◆ **Material for this task**:
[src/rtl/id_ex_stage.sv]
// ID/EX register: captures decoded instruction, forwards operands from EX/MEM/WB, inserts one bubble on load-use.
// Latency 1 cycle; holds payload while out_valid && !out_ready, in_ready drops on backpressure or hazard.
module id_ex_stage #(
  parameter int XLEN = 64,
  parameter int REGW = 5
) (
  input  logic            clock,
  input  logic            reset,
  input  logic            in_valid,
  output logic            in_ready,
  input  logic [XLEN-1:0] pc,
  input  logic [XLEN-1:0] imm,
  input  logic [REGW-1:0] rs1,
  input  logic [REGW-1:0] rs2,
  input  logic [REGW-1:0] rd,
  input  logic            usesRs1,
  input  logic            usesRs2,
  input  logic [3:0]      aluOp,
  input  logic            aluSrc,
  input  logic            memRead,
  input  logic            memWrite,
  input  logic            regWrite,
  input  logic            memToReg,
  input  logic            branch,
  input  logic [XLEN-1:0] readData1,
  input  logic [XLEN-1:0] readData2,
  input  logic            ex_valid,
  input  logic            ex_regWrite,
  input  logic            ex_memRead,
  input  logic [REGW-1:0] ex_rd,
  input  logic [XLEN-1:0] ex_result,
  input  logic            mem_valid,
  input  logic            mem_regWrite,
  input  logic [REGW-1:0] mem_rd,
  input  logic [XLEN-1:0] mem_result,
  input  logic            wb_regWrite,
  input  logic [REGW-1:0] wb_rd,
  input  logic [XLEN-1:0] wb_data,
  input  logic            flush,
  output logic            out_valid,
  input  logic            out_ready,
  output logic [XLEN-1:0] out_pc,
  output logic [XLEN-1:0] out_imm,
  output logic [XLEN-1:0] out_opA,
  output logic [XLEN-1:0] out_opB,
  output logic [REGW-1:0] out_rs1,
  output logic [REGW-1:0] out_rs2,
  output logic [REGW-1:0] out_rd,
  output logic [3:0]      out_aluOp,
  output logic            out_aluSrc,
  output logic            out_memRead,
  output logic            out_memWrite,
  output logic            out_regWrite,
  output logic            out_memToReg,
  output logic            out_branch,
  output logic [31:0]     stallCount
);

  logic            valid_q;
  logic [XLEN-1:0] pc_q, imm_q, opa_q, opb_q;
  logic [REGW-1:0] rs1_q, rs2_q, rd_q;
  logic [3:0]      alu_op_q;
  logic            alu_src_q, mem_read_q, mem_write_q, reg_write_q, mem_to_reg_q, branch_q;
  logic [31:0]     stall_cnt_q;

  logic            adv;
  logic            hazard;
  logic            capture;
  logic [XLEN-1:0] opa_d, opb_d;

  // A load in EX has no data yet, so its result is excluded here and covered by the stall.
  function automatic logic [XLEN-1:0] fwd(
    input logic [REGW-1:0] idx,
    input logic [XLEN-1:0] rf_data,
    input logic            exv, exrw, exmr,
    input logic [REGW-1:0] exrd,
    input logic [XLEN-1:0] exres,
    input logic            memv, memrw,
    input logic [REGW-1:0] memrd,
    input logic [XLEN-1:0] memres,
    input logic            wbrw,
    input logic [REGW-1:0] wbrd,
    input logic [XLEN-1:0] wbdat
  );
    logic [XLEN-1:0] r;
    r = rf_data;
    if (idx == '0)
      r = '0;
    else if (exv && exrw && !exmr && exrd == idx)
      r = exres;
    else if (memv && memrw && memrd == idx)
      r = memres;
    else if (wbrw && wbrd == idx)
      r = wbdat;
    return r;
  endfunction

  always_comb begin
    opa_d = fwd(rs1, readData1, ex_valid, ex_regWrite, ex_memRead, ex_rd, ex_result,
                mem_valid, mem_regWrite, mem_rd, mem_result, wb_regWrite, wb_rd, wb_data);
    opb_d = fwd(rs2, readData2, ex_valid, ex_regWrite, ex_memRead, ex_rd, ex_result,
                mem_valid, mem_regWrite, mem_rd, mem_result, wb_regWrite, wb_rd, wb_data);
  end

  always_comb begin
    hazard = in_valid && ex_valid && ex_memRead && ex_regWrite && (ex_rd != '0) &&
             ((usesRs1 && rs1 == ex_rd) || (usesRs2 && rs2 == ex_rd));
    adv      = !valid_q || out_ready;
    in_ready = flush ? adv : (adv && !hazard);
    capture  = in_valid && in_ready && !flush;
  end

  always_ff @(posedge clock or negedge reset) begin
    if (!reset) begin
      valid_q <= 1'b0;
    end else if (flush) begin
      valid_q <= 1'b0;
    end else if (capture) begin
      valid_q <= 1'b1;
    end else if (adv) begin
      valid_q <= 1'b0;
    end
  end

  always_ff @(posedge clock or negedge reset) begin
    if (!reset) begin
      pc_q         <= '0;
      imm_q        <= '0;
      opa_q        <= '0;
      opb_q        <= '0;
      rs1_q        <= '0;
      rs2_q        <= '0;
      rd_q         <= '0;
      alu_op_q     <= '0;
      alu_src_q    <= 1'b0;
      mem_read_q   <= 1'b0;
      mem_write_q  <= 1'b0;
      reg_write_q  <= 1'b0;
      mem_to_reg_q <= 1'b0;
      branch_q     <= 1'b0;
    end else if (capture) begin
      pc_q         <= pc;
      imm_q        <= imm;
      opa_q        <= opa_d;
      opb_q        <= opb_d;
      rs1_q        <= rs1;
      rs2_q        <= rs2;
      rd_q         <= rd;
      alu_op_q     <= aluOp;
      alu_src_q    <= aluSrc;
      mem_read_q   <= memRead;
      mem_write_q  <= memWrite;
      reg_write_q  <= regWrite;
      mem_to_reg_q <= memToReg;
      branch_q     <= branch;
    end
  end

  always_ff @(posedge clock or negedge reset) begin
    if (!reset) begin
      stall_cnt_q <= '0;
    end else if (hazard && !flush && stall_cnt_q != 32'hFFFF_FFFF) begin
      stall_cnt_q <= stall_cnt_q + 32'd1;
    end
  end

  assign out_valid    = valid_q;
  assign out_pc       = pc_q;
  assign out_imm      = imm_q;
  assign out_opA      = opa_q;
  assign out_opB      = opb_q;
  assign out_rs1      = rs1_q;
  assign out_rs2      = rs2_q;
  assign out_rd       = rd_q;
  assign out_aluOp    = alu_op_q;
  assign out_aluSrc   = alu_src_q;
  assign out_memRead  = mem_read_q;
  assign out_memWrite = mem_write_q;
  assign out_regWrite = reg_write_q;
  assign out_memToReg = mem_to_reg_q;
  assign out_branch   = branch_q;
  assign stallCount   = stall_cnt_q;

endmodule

◆ **Problem statement**: What this exercise asks for is the data above, retyped exactly.

◆ **Written solution**:
[src/rtl/id_ex_stage.sv]
// ID/EX register: captures decoded instruction, forwards operands from EX/MEM/WB, inserts one bubble on load-use.
// Latency 1 cycle; holds payload while out_valid && !out_ready, in_ready drops on backpressure or hazard.
module id_ex_stage #(
  parameter int XLEN = 64,
  parameter int REGW = 5
) (
  input  logic            clock,
  input  logic            reset,
  input  logic            in_valid,
  output logic            in_ready,
  input  logic [XLEN-1:0] pc,
  input  logic [XLEN-1:0] imm,
  input  logic [REGW-1:0] rs1,
  input  logic [REGW-1:0] rs2,
  input  logic [REGW-1:0] rd,
  input  logic            usesRs1,
  input  logic            usesRs2,
  input  logic [3:0]      aluOp,
  input  logic            aluSrc,
  input  logic            memRead,
  input  logic            memWrite,
  input  logic            regWrite,
  input  logic            memToReg,
  input  logic            branch,
  input  logic [XLEN-1:0] readData1,
  input  logic [XLEN-1:0] readData2,
  input  logic            ex_valid,
  input  logic            ex_regWrite,
  input  logic            ex_memRead,
  input  logic [REGW-1:0] ex_rd,
  input  logic [XLEN-1:0] ex_result,
  input  logic            mem_valid,
  input  logic            mem_regWrite,
  input  logic [REGW-1:0] mem_rd,
  input  logic [XLEN-1:0] mem_result,
  input  logic            wb_regWrite,
  input  logic [REGW-1:0] wb_rd,
  input  logic [XLEN-1:0] wb_data,
  input  logic            flush,
  output logic            out_valid,
  input  logic            out_ready,
  output logic [XLEN-1:0] out_pc,
  output logic [XLEN-1:0] out_imm,
  output logic [XLEN-1:0] out_opA,
  output logic [XLEN-1:0] out_opB,
  output logic [REGW-1:0] out_rs1,
  output logic [REGW-1:0] out_rs2,
  output logic [REGW-1:0] out_rd,
  output logic [3:0]      out_aluOp,
  output logic            out_aluSrc,
  output logic            out_memRead,
  output logic            out_memWrite,
  output logic            out_regWrite,
  output logic            out_memToReg,
  output logic            out_branch,
  output logic [31:0]     stallCount
);

  logic            valid_q;
  logic [XLEN-1:0] pc_q, imm_q, opa_q, opb_q;
  logic [REGW-1:0] rs1_q, rs2_q, rd_q;
  logic [3:0]      alu_op_q;
  logic            alu_src_q, mem_read_q, mem_write_q, reg_write_q, mem_to_reg_q, branch_q;
  logic [31:0]     stall_cnt_q;

  logic            adv;
  logic            hazard;
  logic            capture;
  logic [XLEN-1:0] opa_d, opb_d;

  // A load in EX has no data yet, so its result is excluded here and covered by the stall.
  function automatic logic [XLEN-1:0] fwd(
    input logic [REGW-1:0] idx,
    input logic [XLEN-1:0] rf_data,
    input logic            exv, exrw, exmr,
    input logic [REGW-1:0] exrd,
    input logic [XLEN-1:0] exres,
    input logic            memv, memrw,
    input logic [REGW-1:0] memrd,
    input logic [XLEN-1:0] memres,
    input logic            wbrw,
    input logic [REGW-1:0] wbrd,
    input logic [XLEN-1:0] wbdat
  );
    logic [XLEN-1:0] r;
    r = rf_data;
    if (idx == '0)
      r = '0;
    else if (exv && exrw && !exmr && exrd == idx)
      r = exres;
    else if (memv && memrw && memrd == idx)
      r = memres;
    else if (wbrw && wbrd == idx)
      r = wbdat;
    return r;
  endfunction

  always_comb begin
    opa_d = fwd(rs1, readData1, ex_valid, ex_regWrite, ex_memRead, ex_rd, ex_result,
                mem_valid, mem_regWrite, mem_rd, mem_result, wb_regWrite, wb_rd, wb_data);
    opb_d = fwd(rs2, readData2, ex_valid, ex_regWrite, ex_memRead, ex_rd, ex_result,
                mem_valid, mem_regWrite, mem_rd, mem_result, wb_regWrite, wb_rd, wb_data);
  end

  always_comb begin
    hazard = in_valid && ex_valid && ex_memRead && ex_regWrite && (ex_rd != '0) &&
             ((usesRs1 && rs1 == ex_rd) || (usesRs2 && rs2 == ex_rd));
    adv      = !valid_q || out_ready;
    in_ready = flush ? adv : (adv && !hazard);
    capture  = in_valid && in_ready && !flush;
  end

  always_ff @(posedge clock or negedge reset) begin
    if (!reset) begin
      valid_q <= 1'b0;
    end else if (flush) begin
      valid_q <= 1'b0;
    end else if (capture) begin
      valid_q <= 1'b1;
    end else if (adv) begin
      valid_q <= 1'b0;
    end
  end

  always_ff @(posedge clock or negedge reset) begin
    if (!reset) begin
      pc_q         <= '0;
      imm_q        <= '0;
      opa_q        <= '0;
      opb_q        <= '0;
      rs1_q        <= '0;
      rs2_q        <= '0;
      rd_q         <= '0;
      alu_op_q     <= '0;
      alu_src_q    <= 1'b0;
      mem_read_q   <= 1'b0;
      mem_write_q  <= 1'b0;
      reg_write_q  <= 1'b0;
      mem_to_reg_q <= 1'b0;
      branch_q     <= 1'b0;
    end else if (capture) begin
      pc_q         <= pc;
      imm_q        <= imm;
      opa_q        <= opa_d;
      opb_q        <= opb_d;
      rs1_q        <= rs1;
      rs2_q        <= rs2;
      rd_q         <= rd;
      alu_op_q     <= aluOp;
      alu_src_q    <= aluSrc;
      mem_read_q   <= memRead;
      mem_write_q  <= memWrite;
      reg_write_q  <= regWrite;
      mem_to_reg_q <= memToReg;
      branch_q     <= branch;
    end
  end

  always_ff @(posedge clock or negedge reset) begin
    if (!reset) begin
      stall_cnt_q <= '0;
    end else if (hazard && !flush && stall_cnt_q != 32'hFFFF_FFFF) begin
      stall_cnt_q <= stall_cnt_q + 32'd1;
    end
  end

  assign out_valid    = valid_q;
  assign out_pc       = pc_q;
  assign out_imm      = imm_q;
  assign out_opA      = opa_q;
  assign out_opB      = opb_q;
  assign out_rs1      = rs1_q;
  assign out_rs2      = rs2_q;
  assign out_rd       = rd_q;
  assign out_aluOp    = alu_op_q;
  assign out_aluSrc   = alu_src_q;
  assign out_memRead  = mem_read_q;
  assign out_memWrite = mem_write_q;
  assign out_regWrite = reg_write_q;
  assign out_memToReg = mem_to_reg_q;
  assign out_branch   = branch_q;
  assign stallCount   = stall_cnt_q;

endmodule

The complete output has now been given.